During this journey, we worked on many of the greywater systems that support the village focusing on a laundry system with mulch basin greywater planting. Imagine how much laundry is generated by 60 children and babies... We increased the catchments of the water harvesting structures, planted out more trees in the nursery, built bio-intensive double dug beds, worked on final exterior plastering of the natural buildings, added an irrigation system for the main gardens for dry season food production, among many other tasks to support the year round local permaculture staff.

I am so thankful for the people there who continue to build and tend the site, take such good care of the children and for the vision of growing an orphanage that is integrated into the surrounding village and cultures. Early next year we will begin to do regular hands-on trainings in Permagardening to nutrition-vulnerable neighboring households as part of the vision of integrating into and nurturing the surrounding communities.
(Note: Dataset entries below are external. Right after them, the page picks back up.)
This is an optimization exercise on Yosys and OpenROAD, whose aim is small area, not a production implementation.
Function was checked by simulation only, so behaviour that the tests miss may differ from the original.
Power and IR drop assume default switching activity.

== run A ==
Design three_phase_shape, start of the top module:
module three_phase_shape(
    clk, rst, omega, phaseA, phaseB, phaseC, phaseAx, phaseBx, phaseCx, pwmA, pwmB, pwmC, countA, countB, countC);
Size in the first run: roughly 75 I/O pins, ~12000 um^2 of cells after synthesis.
Settings: LEC_CHECK=0, ABC_AREA=1, CAP_MARGIN=20, CORE_MARGIN=2, CORE_UTILIZATION=40, CTS_BUF_LIST=sky130_fd_sc_hd__clkbuf_4, CTS_CLUSTER_DIAMETER=60, CTS_CLUSTER_SIZE=10, SLEW_MARGIN=20; clock period 10.0 ns.
standard.sh (not shown) runs the stock make flow with config.mk's settings and CLKGATE_MAP_FILE= SYNTH_SCRIPT=/design/flow/synth_recipe.tcl, a recipe that flattens the netlist after the stock synthesis.
==> flow/flow/run.sh <==
#!/bin/bash
# Standard layout, but with the smallest buffer on the ports.
set -euo pipefail
export BUFFER_PORTS_ARGS="-buffer_cell sky130_fd_sc_hd__buf_1"
bash standard.sh synth > synth.log 2>&1
bash standard.sh > layout.log 2>&1
#### Input delta (run B over run A)
Settings: ABC_AREA no longer set, was 1; CTS_CLUSTER_SIZE now 12, was 10; CTS_CLUSTER_DIAMETER now 40, was 60.
==> flow/flow/run.sh <==
#!/bin/bash
# Standard synthesis, then the combinational logic between the registers
# (and the adder cells) re-mapped by ABC for area, then the standard layout
# with the smallest buffer on the ports.  Registers, adder cells and their
# names are kept as the standard synthesis made them.
set -euo pipefail
export BUFFER_PORTS_ARGS="-buffer_cell sky130_fd_sc_hd__buf_1"
bash standard.sh synth > synth.log 2>&1

R=orfs/results/${FLOW_PLATFORM}/three_phase_shape/base
LIB=$FLOW_HOME/platforms/sky130hd/lib/sky130_fd_sc_hd__tt_025C_1v80.lib
YOSYS=$FLOW_HOME/../tools/install/yosys/bin/yosys
[[ -x $YOSYS ]] || YOSYS=yosys
DU=$(sed -n '/DONT_USE_CELLS/,/^$/p' $FLOW_HOME/platforms/sky130hd/config.mk | grep -o "sky130_fd_sc_hd__[a-z0-9_]*" | sed 's/^/-dont_use /' | tr '\n' ' ')
cp $R/1_2_yosys.v std_synth.v
cat > reopt.ys <<EOS
read_liberty -ignore_miss_func $LIB
blackbox sky130_fd_sc_hd__dfxtp_1 sky130_fd_sc_hd__fa_1 sky130_fd_sc_hd__ha_1 sky130_fd_sc_hd__conb_1
read_verilog std_synth.v
hierarchy -top $FLOW_TOP
flatten
opt_clean -purge
abc -liberty $LIB $DU -script +strash;&get,-n;&dch,-f;&nf,-R,1000;&put;
opt_clean -purge
insbuf -buf sky130_fd_sc_hd__buf_1 A X
hilomap -singleton -hicell sky130_fd_sc_hd__conb_1 HI -locell sky130_fd_sc_hd__conb_1 LO
opt_clean -purge
tee -o reopt_stat.txt stat -liberty $LIB $FLOW_TOP
write_verilog -noattr -noexpr -nohex -nodec -selected reopt.v
EOS
$YOSYS -s reopt.ys > reopt.log 2>&1
cp reopt.v $R/1_2_yosys.v
rm -f $R/1_synth.odb $R/1_synth.sdc
bash standard.sh > layout.log 2>&1
Notes after the runs:
- Run B ends up with higher routed wire length per instance than run A does.
- Cmp run B and run A / switching component of the power / lower: run B
- Run comparison: run B endpoint of the worst setup timing path i2.g[4]; run A endpoint of the worst setup timing path i1.g[2]
- Comparing total combinational power for run B and run A, the bigger number came from run A.
- Diff run A -> run B | portion of the layout cell area used by clock cells | increase of 3.2 points
- Changes observed in run B relative to run A: fmax shows an increase of about 0.8%; measured slew at the worst slew-check pin went up by 0.15 ns.
- Routed via count divided by cell count, run B vs run A: up by a few percent
- In run B relative to run A, internal portion of total power had gone up by more than 10%.
- Shortest period the worst path allows: run B and run A compared, lower one is run B
- Looking at final setup slack of the worst path, run B sits 0.074 ns above run A.
Setup changes, run B to run C
Settings: a change of CTS_CLUSTER_SIZE from 12 to 10; a change of CTS_CLUSTER_DIAMETER from 40 to 60.
diff --git a/flow/flow/run.sh b/flow/flow/run.sh
--- a/flow/flow/run.sh
+++ b/flow/flow/run.sh
@@ -3 +3 @@
-# (and the adder cells) re-mapped by ABC for area, then the standard layout
+# (and the half adders) re-mapped by ABC for area, then the standard layout
@@ -18 +18 @@
-blackbox sky130_fd_sc_hd__dfxtp_1 sky130_fd_sc_hd__fa_1 sky130_fd_sc_hd__ha_1 sky130_fd_sc_hd__conb_1
+blackbox sky130_fd_sc_hd__dfxtp_1 sky130_fd_sc_hd__fa_1 sky130_fd_sc_hd__conb_1
==> run notes <==
The maximum frequency of run C was superior to that of run B. H-tree depth, run C and run B, higher one = run B. Comparing run C with run B, the synthesized cell count came out essentially unchanged. Looking at DRC marker count from the first detailed-route iteration across both flows, run C is the stronger of the two, with run B trailing. Delta (run C minus run B): number of diodes went up, portion of the clock cycle consumed by the worst path in the final layout went down, vias per cell did not really move, post-synth net total went down. Time the worst path needs with I/O delays and setup was lower in the run labelled run C.
Here is what was changed in the inputs of run D compared with run C.
==> flow/flow/run.sh <==
#!/bin/bash
# Standard layout, but with the smallest buffer on the ports.
set -euo pipefail
export BUFFER_PORTS_ARGS="-buffer_cell sky130_fd_sc_hd__buf_1"
bash standard.sh synth > synth.log 2>&1
bash standard.sh > layout.log 2>&1
### Flow results
- Against run C, run D reports a post-layout total power that is lower.
- In run D, the worst reg-to-reg setup slack came out 0.07 ns above the value in run C.
- Of run D and run C, it is run D that has the lower count of inserted antenna diode cells.
- Between run C and run D, proportion of power drawn by flip-flops and latches is higher for run C, run D comes in under that.
- Diff run C -> run D | placed instance count | increase of 18
- Looking at cell area across both flows, run D is the weaker of the two, with run C ahead.
- Per the comparison of run D with run C, worst hold slack across all endpoints went down; wire length reported by the detailed router went up; overall global routing resource usage went down.
- The lower synthesized cell count of run C and run D is in run C.

afterwards: timing with drivers on the ports:
How much do the figures lean on ideal ports? The routed layouts below were timed once more, with nothing changed but the port constraints. Step 1 (the two cells are an assumption about what drives the block):
set clk [get_ports {clk}]
set_driving_cell -lib_cell sky130_fd_sc_hd__clkbuf_16 $clk
set_driving_cell -lib_cell sky130_fd_sc_hd__buf_2 [delete_from_list [all_inputs] $clk]
Step 2 adds t to the input delays and takes it off the output delays; t is the mean of the earliest and latest rising clock arrival at the registers after step 1. Input paths then give back, and output paths get back, about the clock's delay inside the block. Three values: ideal ports, drivers, drivers and shift; two values: the first two.
run | t (ns) | setup WS [ns] | clock arrival spread, ns
run A | 0.695 | 0.626 / 0.635 / -0.060 | 0.032 / 0.032
run B | 0.655 | 0.700 / 0.684 / 0.029 | 0.061 / 0.060
run C | 0.694 | 0.797 / 0.778 / 0.084 | 0.023 / 0.024
run D | 0.697 | 0.768 / 0.744 / 0.047 | 0.059 / 0.059
With both steps, setup timing fails in run A, where it was met with ideal ports. For run D, which loses most, drivers alone change the setup slack by -0.024 ns; drivers and shift together by -0.721 ns.
What follows belongs to an exercise in optimizing a design on an open flow for small area, a short achievable clock period and few clock cycles; a production flow would make more cautious choices.
Only simulation tests tie the RTL to the original design; equivalence was not proved.

[run.sh]
#!/bin/bash
# synth_recipe.tcl (not shown) runs the flow's synth.tcl, then flattens the netlist and writes it again
# the make line also repeats each setting of config.mk as NAME=value (left out here)
make -C /OpenROAD-flow-scripts/flow DESIGN_CONFIG=/design/flow/config.mk WORK_HOME=/design/flow/orfs CLKGATE_MAP_FILE= SYNTH_SCRIPT=/design/flow/synth_recipe.tcl finish
[config.mk]
export PLATFORM = sky130hd
export DESIGN_NAME = CONV
export DESIGN_NICKNAME = CONV
export VERILOG_FILES = /design/flow/design.v
export SDC_FILE = /design/flow/constraint.sdc
export NUM_CORES = 4
export LEC_CHECK = 0
export CAP_MARGIN = 20
export CORE_MARGIN = 2
export CORE_UTILIZATION = 40
export SLEW_MARGIN = 20
[constraint.sdc]
create_clock -name core_clock -period 22.0 [get_ports {clk}]
set_input_delay 4.4000 -clock core_clock [delete_from_list [all_inputs] [get_ports {clk}]]
set_output_delay 4.4000 -clock core_clock [all_outputs]
set_load 0.01 [all_outputs]
Source: an optimization exercise on an open RTL-to-GDS flow (aim: small area, a short achievable clock period and few clock cycles per item). Production flows keep margins and buffers that such runs may drop. RTL that was checked went through simulation tests only; none was proved equivalent to the original.

==> inputs of trial 75 <==
// Cache
module Cache (
    input wire clk,
    input wire rst_n,
    input wire enable,
    input wire [31:0] address,
    output reg [31:0] data_out,
    output reg data_out_ready,
    input wire [31:0] data_in,
    input wire [3:0] write_enable,
    output reg busy,
    output reg br_cmd,
    output reg br_cmd_en,
    output wire [20:0] br_addr,
    output wire [63:0] br_wr_data,
    output wire [7:0] br_data_mask,
    input wire [63:0] br_rd_data,
    input wire br_rd_data_valid
);
  localparam COMMAND_DELAY_INTERVAL = 4'd13;
  reg [63:0] s0, s1, s2, s3;   
  reg [3:0] ph;   
  reg [15:0] tag;   
  reg valid;   
  reg dirty;   
  reg fill;   
  reg ack;   
  reg [7:0] wsel;   
  reg [3:0] cmd_cnt;   
  reg cmd_wait;   
  wire [15:0] a_tag = address[20:5];
  wire [1:0] a_beat = address[4:3];
  wire is_wr = |write_enable;
  wire req = enable && !ack;
  wire tag_eq = tag == a_tag;
  wire tag_hit = valid && tag_eq;
  wire [3:0] ph1 = {ph[2:0], ph[3]};   
  wire [3:0] ph2 = {ph[1:0], ph[3:2]};   
  wire beat_ok = is_wr ? ph2[a_beat] : ph1[a_beat];
  wire next_ok = !fill || br_rd_data_valid;
  ...
==> module Cache, before the edit <==
module Cache (
    input wire clk,
    input wire rst_n,
    input wire enable,
    input wire [31:0] address,
    output reg [31:0] data_out,
    output reg data_out_ready,
    input wire [31:0] data_in,
    input wire [3:0] write_enable,
    output reg busy,
    output reg br_cmd,
    output reg br_cmd_en,
    output wire [20:0] br_addr,
    output wire [63:0] br_wr_data,
    output wire [7:0] br_data_mask,
    input wire [63:0] br_rd_data,
    input wire br_rd_data_valid
);
  localparam COMMAND_DELAY_INTERVAL = 4'd13;
  reg [63:0] s0, s1, s2, s3;   
  reg [3:0] ph;   
  reg [15:0] tag;   
  reg valid;   
  reg dirty;   
  reg fill;   
  reg ack;   
  reg [7:0] wsel;   
  reg [3:0] cmd_cnt;   
  reg cmd_wait;   
  wire [15:0] a_tag = address[20:5];
  wire [1:0] a_beat = address[4:3];
  wire is_wr = |write_enable;
  wire req = enable && !ack;
  wire tag_eq = tag == a_tag;
  wire tag_hit = valid && tag_eq;
  wire [3:0] ph1 = {ph[2:0], ph[3]};   
  wire [3:0] ph2 = {ph[1:0], ph[3:2]};   
  wire beat_ok = is_wr ? ph2[a_beat] : ph1[a_beat];
  wire next_ok = !fill || br_rd_data_valid;
  wire last_beat = fill && br_rd_data_valid && ph[2];
  wire [63:0] ring_in = fill ? br_rd_data : s0;
  wire [63:0] s3_d;
  generate
    for (genvar b = 0; b < 8; b++) begin : merge
      assign s3_d[b*8+:8] = wsel[b] ? data_in[(b%4)*8+:8] : ring_in[b*8+:8];
    end
  endgenerate
  wire miss = req && !tag_hit && !fill && !cmd_wait;
  wire wb_go = miss && valid && dirty && ph[3];
  wire rd_go = miss && !(valid && dirty);
  wire ack_d = req && (valid || fill) && tag_eq && next_ok && beat_ok;
  always_ff @(posedge clk) begin
    s0 <= s1;
    s1 <= s2;
    s2 <= s3;
    s3 <= s3_d;
    data_out <= address[2] ? s3_d[63:32] : s3_d[31:0];
    br_cmd <= wb_go;
    if (rd_go) tag <= a_tag;
    if (rd_go) ph <= 4'b1000;
    else if (next_ok) ph <= ph1;
  end
  always_ff @(posedge clk, negedge rst_n) begin
    if (!rst_n) begin
      valid <= 0;
      dirty <= 0;
      fill <= 0;
      ack <= 0;
      wsel <= 0;
      data_out_ready <= 0;
      busy <= 1;
      br_cmd_en <= 0;
      cmd_cnt <= 0;
      cmd_wait <= 0;
    end else begin
      br_cmd_en <= wb_go || rd_go;
      if (wb_go || rd_go) begin
        cmd_cnt <= COMMAND_DELAY_INTERVAL;
        cmd_wait <= 1;
      end else if (cmd_wait) begin
        cmd_cnt <= cmd_cnt - 4'd1;
        cmd_wait <= cmd_cnt != 4'd1;
      end
      if (wb_go) dirty <= 0;
      if (ack && is_wr) dirty <= 1;
      if (rd_go) begin
        valid <= 0;
        fill <= 1;
      end
      if (last_beat) begin
        fill <= 0;
        valid <= 1;
      end
      ack <= ack_d;
      data_out_ready <= ack_d && !is_wr;
      busy <= !(ack_d && is_wr);
      for (int b = 0; b < 8; b++) wsel[b] <= ack_d && write_enable[b%4] && (address[2] == (b / 4));
    end
  end
  assign br_addr = {tag, 5'b0};
  assign br_wr_data = s3;
  assign br_data_mask = 8'b0;
endmodule
export LEC_CHECK = 0
export CAP_MARGIN = 20
export CORE_MARGIN = 2
export CORE_UTILIZATION = 40
export SLEW_MARGIN = 20
create_clock -name core_clock -period 10.0 [get_ports {clk}]
standard.sh (not shown) runs the stock make flow with config.mk's settings and CLKGATE_MAP_FILE= SYNTH_SCRIPT=/design/flow/synth_recipe.tcl, a recipe that flattens the netlist after the stock synthesis.
==> flow/flow/run.sh <==
#!/bin/bash
# Standard layout, with plain buffers (instead of the default delay buffers) on the ports
# and the given repair targets.
set -euo pipefail
export BUFFER_PORTS_ARGS="-buffer_cell sky130_fd_sc_hd__buf_1"
bash standard.sh SETUP_SLACK_MARGIN=6.9 finish > standard_flow.log 2>&1
==> inputs of build 61, as changes to trial 75 <==
--- a/flow/design.v
+++ b/flow/design.v
@@ -31,5 +31,5 @@
     input wire enable,
     input wire [31:0] address,
-    output reg [31:0] data_out,
+    output wire [31:0] data_out,
     output reg data_out_ready,
     input wire [31:0] data_in,
@@ -44,7 +44,9 @@
     input wire br_rd_data_valid
 );
-  localparam COMMAND_DELAY_INTERVAL = 4'd13;
+  localparam COMMAND_DELAY_INTERVAL = 4'd12;
   reg [63:0] s0, s1, s2, s3;   
   reg [3:0] ph;   
+  reg par;   
+  reg sig;   
   reg [15:0] tag;   
   reg valid;   
@@ -55,4 +57,6 @@
   reg [3:0] cmd_cnt;   
   reg cmd_wait;   
+  reg eq;   
+  reg live;   
   wire [15:0] a_tag = address[20:5];
   wire [1:0] a_beat = address[4:3];
@@ -60,11 +64,13 @@
   wire req = enable && !ack;
   wire tag_eq = tag == a_tag;
-  wire tag_hit = valid && tag_eq;
   wire [3:0] ph1 = {ph[2:0], ph[3]};   
   wire [3:0] ph2 = {ph[1:0], ph[3:2]};   
-  wire beat_ok = is_wr ? ph2[a_beat] : ph1[a_beat];
+  wire par1 = fill ? sig : par ^ ph[3];
+  wire par2 = fill ? sig ^ ph[2] : par ^ ph[3] ^ ph[2];
+  wire beat_ok = is_wr ? ph2[a_beat] : ph1[a_beat] && par1 == address[2];
   wire next_ok = !fill || br_rd_data_valid;
   wire last_beat = fill && br_rd_data_valid && ph[2];
-  wire [63:0] ring_in = fill ? br_rd_data : s0;
+  wire [63:0] rd_in = sig ? {br_rd_data[31:0], br_rd_data[63:32]} : br_rd_data;
+  wire [63:0] ring_in = fill ? rd_in : {s0[31:0], s0[63:32]};
   wire [63:0] s3_d;
   generate
@@ -73,8 +79,11 @@
     end
   endgenerate
-  wire miss = req && !tag_hit && !fill && !cmd_wait;
-  wire wb_go = miss && valid && dirty && ph[3];
-  wire rd_go = miss && !(valid && dirty);
-  wire ack_d = req && (valid || fill) && tag_eq && next_ok && beat_ok;
+  wire can_cmd = req && !fill && !br_cmd_en && !cmd_wait;
+  wire tag_ld = can_cmd && !(valid && dirty);
+  wire rd_go = tag_ld && !(valid && tag_eq);
+  wire wb_go = can_cmd && valid && dirty && !tag_eq && ph[3] && par;
+  wire rd_cmd = br_cmd_en && !br_cmd;   
+  wire wb_cmd = br_cmd_en && br_cmd;   
+  wire ack_d = req && live && eq && (valid || fill) && next_ok && beat_ok;
   always_ff @(posedge clk) begin
     s0 <= s1;
@@ -82,9 +91,18 @@
     s2 <= s3;
     s3 <= s3_d;
-    data_out <= address[2] ? s3_d[63:32] : s3_d[31:0];
     br_cmd <= wb_go;
-    if (rd_go) tag <= a_tag;
-    if (rd_go) ph <= 4'b1000;
+    if (tag_ld) tag <= a_tag;
+    eq <= tag_eq;
+    if (br_cmd_en) cmd_cnt <= COMMAND_DELAY_INTERVAL;
+    else if (cmd_wait) cmd_cnt <= cmd_cnt - 4'd1;
+    if (rd_cmd) sig <= is_wr || address[2];
+    if (fill) par <= sig;
+    else if (ph[3]) par <= !par;
+    if (rd_cmd) ph <= 4'b1000;
     else if (next_ok) ph <= ph1;
+    data_out_ready <= ack_d && !is_wr;
+    busy <= !(ack_d && is_wr);
+    for (int b = 0; b < 8; b++)
+      wsel[b] <= ack_d && write_enable[b%4] && (address[2] ^ par2) == (b / 4);
   end
   always_ff @(posedge clk, negedge rst_n) begin
@@ -94,25 +112,14 @@
       fill <= 0;
       ack <= 0;
-      wsel <= 0;
-      data_out_ready <= 0;
-      busy <= 1;
+      live <= 0;
       br_cmd_en <= 0;
-      cmd_cnt <= 0;
       cmd_wait <= 0;
     end else begin
       br_cmd_en <= wb_go || rd_go;
-      if (wb_go || rd_go) begin
-        cmd_cnt <= COMMAND_DELAY_INTERVAL;
-        cmd_wait <= 1;
-      end else if (cmd_wait) begin
-        cmd_cnt <= cmd_cnt - 4'd1;
-        cmd_wait <= cmd_cnt != 4'd1;
-      end
-      if (wb_go) dirty <= 0;
+      if (br_cmd_en) cmd_wait <= 1;
+      else if (cmd_wait) cmd_wait <= cmd_cnt != 4'd1;
+      if (wb_cmd) dirty <= 0;
       if (ack && is_wr) dirty <= 1;
-      if (rd_go) begin
-        valid <= 0;
-        fill <= 1;
-      end
+      if (rd_cmd) fill <= 1;
       if (last_beat) begin
         fill <= 0;
@@ -120,9 +127,8 @@
       end
       ack <= ack_d;
-      data_out_ready <= ack_d && !is_wr;
-      busy <= !(ack_d && is_wr);
-      for (int b = 0; b < 8; b++) wsel[b] <= ack_d && write_enable[b%4] && (address[2] == (b / 4));
+      live <= req && !ack_d;
     end
   end
+  assign data_out = s3[31:0];
   assign br_addr = {tag, 5'b0};
   assign br_wr_data = s3;
==> flow/flow/run.sh (replaced) <==
#!/bin/bash
# Standard layout, with plain buffers (instead of the default delay buffers) on the ports
# and the given repair targets.
set -euo pipefail
export BUFFER_PORTS_ARGS="-buffer_cell sky130_fd_sc_hd__buf_1"
bash standard.sh SETUP_SLACK_MARGIN=7.0 finish > standard_flow.log 2>&1
--- a/flow/config.mk
+++ b/flow/config.mk
@@ -9,3 +9,6 @@
 export CORE_MARGIN = 2
 export CORE_UTILIZATION = 40
+export CTS_CLUSTER_DIAMETER = 100
+export CTS_CLUSTER_SIZE = 33
 export SLEW_MARGIN = 20
+export TNS_END_PERCENT = 0
==> inputs of build 97, as changes to trial 75 <==
--- a/flow/design.v
+++ b/flow/design.v
@@ -46,5 +46,5 @@
   localparam COMMAND_DELAY_INTERVAL = 4'd13;
   reg [63:0] s0, s1, s2, s3;   
-  reg [3:0] ph;   
+  reg [1:0] pos;   
   reg [15:0] tag;   
   reg valid;   
@@ -52,29 +52,24 @@
   reg fill;   
   reg ack;   
-  reg [7:0] wsel;   
   reg [3:0] cmd_cnt;   
-  reg cmd_wait;   
   wire [15:0] a_tag = address[20:5];
   wire [1:0] a_beat = address[4:3];
   wire is_wr = |write_enable;
   wire req = enable && !ack;
-  wire tag_eq = tag == a_tag;
-  wire tag_hit = valid && tag_eq;
-  wire [3:0] ph1 = {ph[2:0], ph[3]};   
-  wire [3:0] ph2 = {ph[1:0], ph[3:2]};   
-  wire beat_ok = is_wr ? ph2[a_beat] : ph1[a_beat];
+  wire tag_hit = valid && tag == a_tag;
+  wire [1:0] next_s3 = pos + 2'd1;
+  wire [1:0] next_in = pos + 2'd2;
   wire next_ok = !fill || br_rd_data_valid;
-  wire last_beat = fill && br_rd_data_valid && ph[2];
+  wire last_beat = fill && br_rd_data_valid && pos == 2'd2;
   wire [63:0] ring_in = fill ? br_rd_data : s0;
   wire [63:0] s3_d;
   generate
     for (genvar b = 0; b < 8; b++) begin : merge
-      assign s3_d[b*8+:8] = wsel[b] ? data_in[(b%4)*8+:8] : ring_in[b*8+:8];
+      wire sel = ack && write_enable[b%4] && (address[2] == (b / 4));
+      assign s3_d[b*8+:8] = sel ? data_in[(b%4)*8+:8] : ring_in[b*8+:8];
     end
   endgenerate
-  wire miss = req && !tag_hit && !fill && !cmd_wait;
-  wire wb_go = miss && valid && dirty && ph[3];
-  wire rd_go = miss && !(valid && dirty);
-  wire ack_d = req && (valid || fill) && tag_eq && next_ok && beat_ok;
+  wire wb_go = req && !tag_hit && valid && dirty && !fill && cmd_cnt == 0 && pos == 2'd3;
+  wire rd_go = req && !tag_hit && !(valid && dirty) && !fill && cmd_cnt == 0;
   always_ff @(posedge clk) begin
     s0 <= s1;
@@ -84,8 +79,12 @@
     data_out <= address[2] ? s3_d[63:32] : s3_d[31:0];
     br_cmd <= wb_go;
+  end
+  always_ff @(posedge clk) begin
     if (rd_go) tag <= a_tag;
-    if (rd_go) ph <= 4'b1000;
-    else if (next_ok) ph <= ph1;
+    if (rd_go) pos <= 2'd3;
+    else if (!fill || br_rd_data_valid) pos <= pos + 2'd1;
   end
+  wire ack_d = req && (valid || fill) && tag == a_tag && next_ok &&
+      (is_wr ? next_in : next_s3) == a_beat;
   always_ff @(posedge clk, negedge rst_n) begin
     if (!rst_n) begin
@@ -94,19 +93,12 @@
       fill <= 0;
       ack <= 0;
-      wsel <= 0;
       data_out_ready <= 0;
       busy <= 1;
       br_cmd_en <= 0;
       cmd_cnt <= 0;
-      cmd_wait <= 0;
     end else begin
       br_cmd_en <= wb_go || rd_go;
-      if (wb_go || rd_go) begin
-        cmd_cnt <= COMMAND_DELAY_INTERVAL;
-        cmd_wait <= 1;
-      end else if (cmd_wait) begin
-        cmd_cnt <= cmd_cnt - 4'd1;
-        cmd_wait <= cmd_cnt != 4'd1;
-      end
+      if (wb_go || rd_go) cmd_cnt <= COMMAND_DELAY_INTERVAL;
+      else if (cmd_cnt != 0) cmd_cnt <= cmd_cnt - 4'd1;
       if (wb_go) dirty <= 0;
       if (ack && is_wr) dirty <= 1;
@@ -120,7 +112,6 @@
       end
       ack <= ack_d;
-      data_out_ready <= ack_d && !is_wr;
-      busy <= !(ack_d && is_wr);
-      for (int b = 0; b < 8; b++) wsel[b] <= ack_d && write_enable[b%4] && (address[2] == (b / 4));
+      data_out_ready <= ack_d;
+      busy <= !ack_d;
     end
   end
==> flow/flow/run.sh (replaced) <==
#!/bin/bash
# Standard layout, with plain buffers (instead of the default delay buffers) on the ports.
set -euo pipefail
export BUFFER_PORTS_ARGS="-buffer_cell sky130_fd_sc_hd__buf_1"
bash standard.sh finish > standard_flow.log 2>&1
--- a/flow/config.mk
+++ b/flow/config.mk
@@ -9,3 +9,4 @@
 export CORE_MARGIN = 2
 export CORE_UTILIZATION = 40
+export CTS_BUF_LIST = sky130_fd_sc_hd__clkbuf_4
 export SLEW_MARGIN = 20
==> run_results.csv <==
group,metric,value,unit
logic_synthesis,netlist_area,0.00917,sq mm
finish,signal_buffers,245,
logic_synthesis,synth-adder-area-share,0.00273,
die,row_count,55,
global_routing,grt_max_degree,108,
outcome,status,"complete, no violations",
power_and_ir_drop,combinationalPower,647,uW
logic_synthesis,synth_top_family_by_area,"simple AND/OR/NAND/NOR gates",
global_routing,grt_util_met2,0.230,
global_routing,global_route.usage.met1,0.199,
worst_setup_path,r2r_end,"wsel[5]",
timing,fin_crit,3.08,ns
finish,final_cell_area,0.0104,sq mm
power_and_ir_drop,clkPwrFrac,0.189,
logic_synthesis,synth_top_area_share,0.603,
global_routing,grt_pass1_wl,27.7,mm
finish,drive_gt1_frac,0.0353,
logic_synthesis,synthTopCellsByArea,"dfxtp_1 (60%), mux2i_1 (7.4%), edfxtp_1 (5.9%)",
Source of the figures above: build 61

==> run_results.csv <==
group,metric,value,unit
timing,fin_crit,3.48,ns
logic_synthesis,synth_top_area_share,0.649,
die,row_count,54,
power_and_ir_drop,clkPwrFrac,0.264,
logic_synthesis,synth-adder-area-share,0.00557,
outcome,status,"complete, no violations",
global_routing,global_route.usage.met1,0.185,
worst_setup_path,r2r_end,"tag[2]",
power_and_ir_drop,combinationalPower,796,uW
finish,final_cell_area,0.0111,sq mm
global_routing,grt_pass1_wl,29.2,mm
Source of the figures above: build 97

==> run_results.csv <==
group,metric,value,unit
outcome,status,"complete, no violations",
power_and_ir_drop,combinationalPower,825,uW
finish,signal_buffers,269,
logic_synthesis,netlist_area,0.00932,sq mm
global_routing,grt_pass1_wl,29.2,mm
global_routing,grt_max_degree,45,
logic_synthesis,synth_top_family_by_area,"multiplexers",
global_routing,grt_util_met2,0.252,
logic_synthesis,synth_top_area_share,0.629,
logic_synthesis,synth-adder-area-share,0.00268,
finish,drive_gt1_frac,0.215,
timing,fin_crit,3.21,ns
Source of the figures above: trial 75

Testbench counts of build 61, summed over its fixed seeds: cycles 250,373, transactions 16,000.
No functional check of the RTL was part of trial 75 and build 97.

-- re-timing with driven ports --
Ports are ideal in the flow. The routed layouts listed here were re-timed in OpenROAD. Step 1 assumes that a clkbuf_16 drives the clock port and a buf_2 every other input. Step 2 also shifts input and output timing later by t, the mid clock arrival at the registers, as if the neighbouring blocks saw the same clock. Slacks: ideal / step 1 / step 2; pairs: ideal / step 1.
run	shift t [ns]	setup slack, ns	hold WS [ns]
trial 75	0.581	6.791 / 6.796 / 6.235	0.321 / 0.321 / 0.321
build 61	0.522	6.922 / 6.876 / 6.503	0.327 / 0.327 / 0.327
build 97	0.665	6.521 / 6.481 / 5.955	0.316 / 0.316 / 0.316
After both steps every run listed still meets setup and hold. For build 97, which loses most, drivers alone change the setup slack by -0.040 ns; drivers and shift together by -0.566 ns.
Learn more about Uryadi's Village at: http://www.uryadisvillage.org/

Permagarden in Musweswe, DRC

A Permagarden is born in Musweswe, DRC. Thomas Cole and I have been in the Congo over the past week facilitating a training for people working with development agencies in the area. Through a USAID - TOPS program we are consultants for, we facilitated a training that was centered on the practicum of building a Permagarden in a rural community in this conflict ridden area of eastern Congo.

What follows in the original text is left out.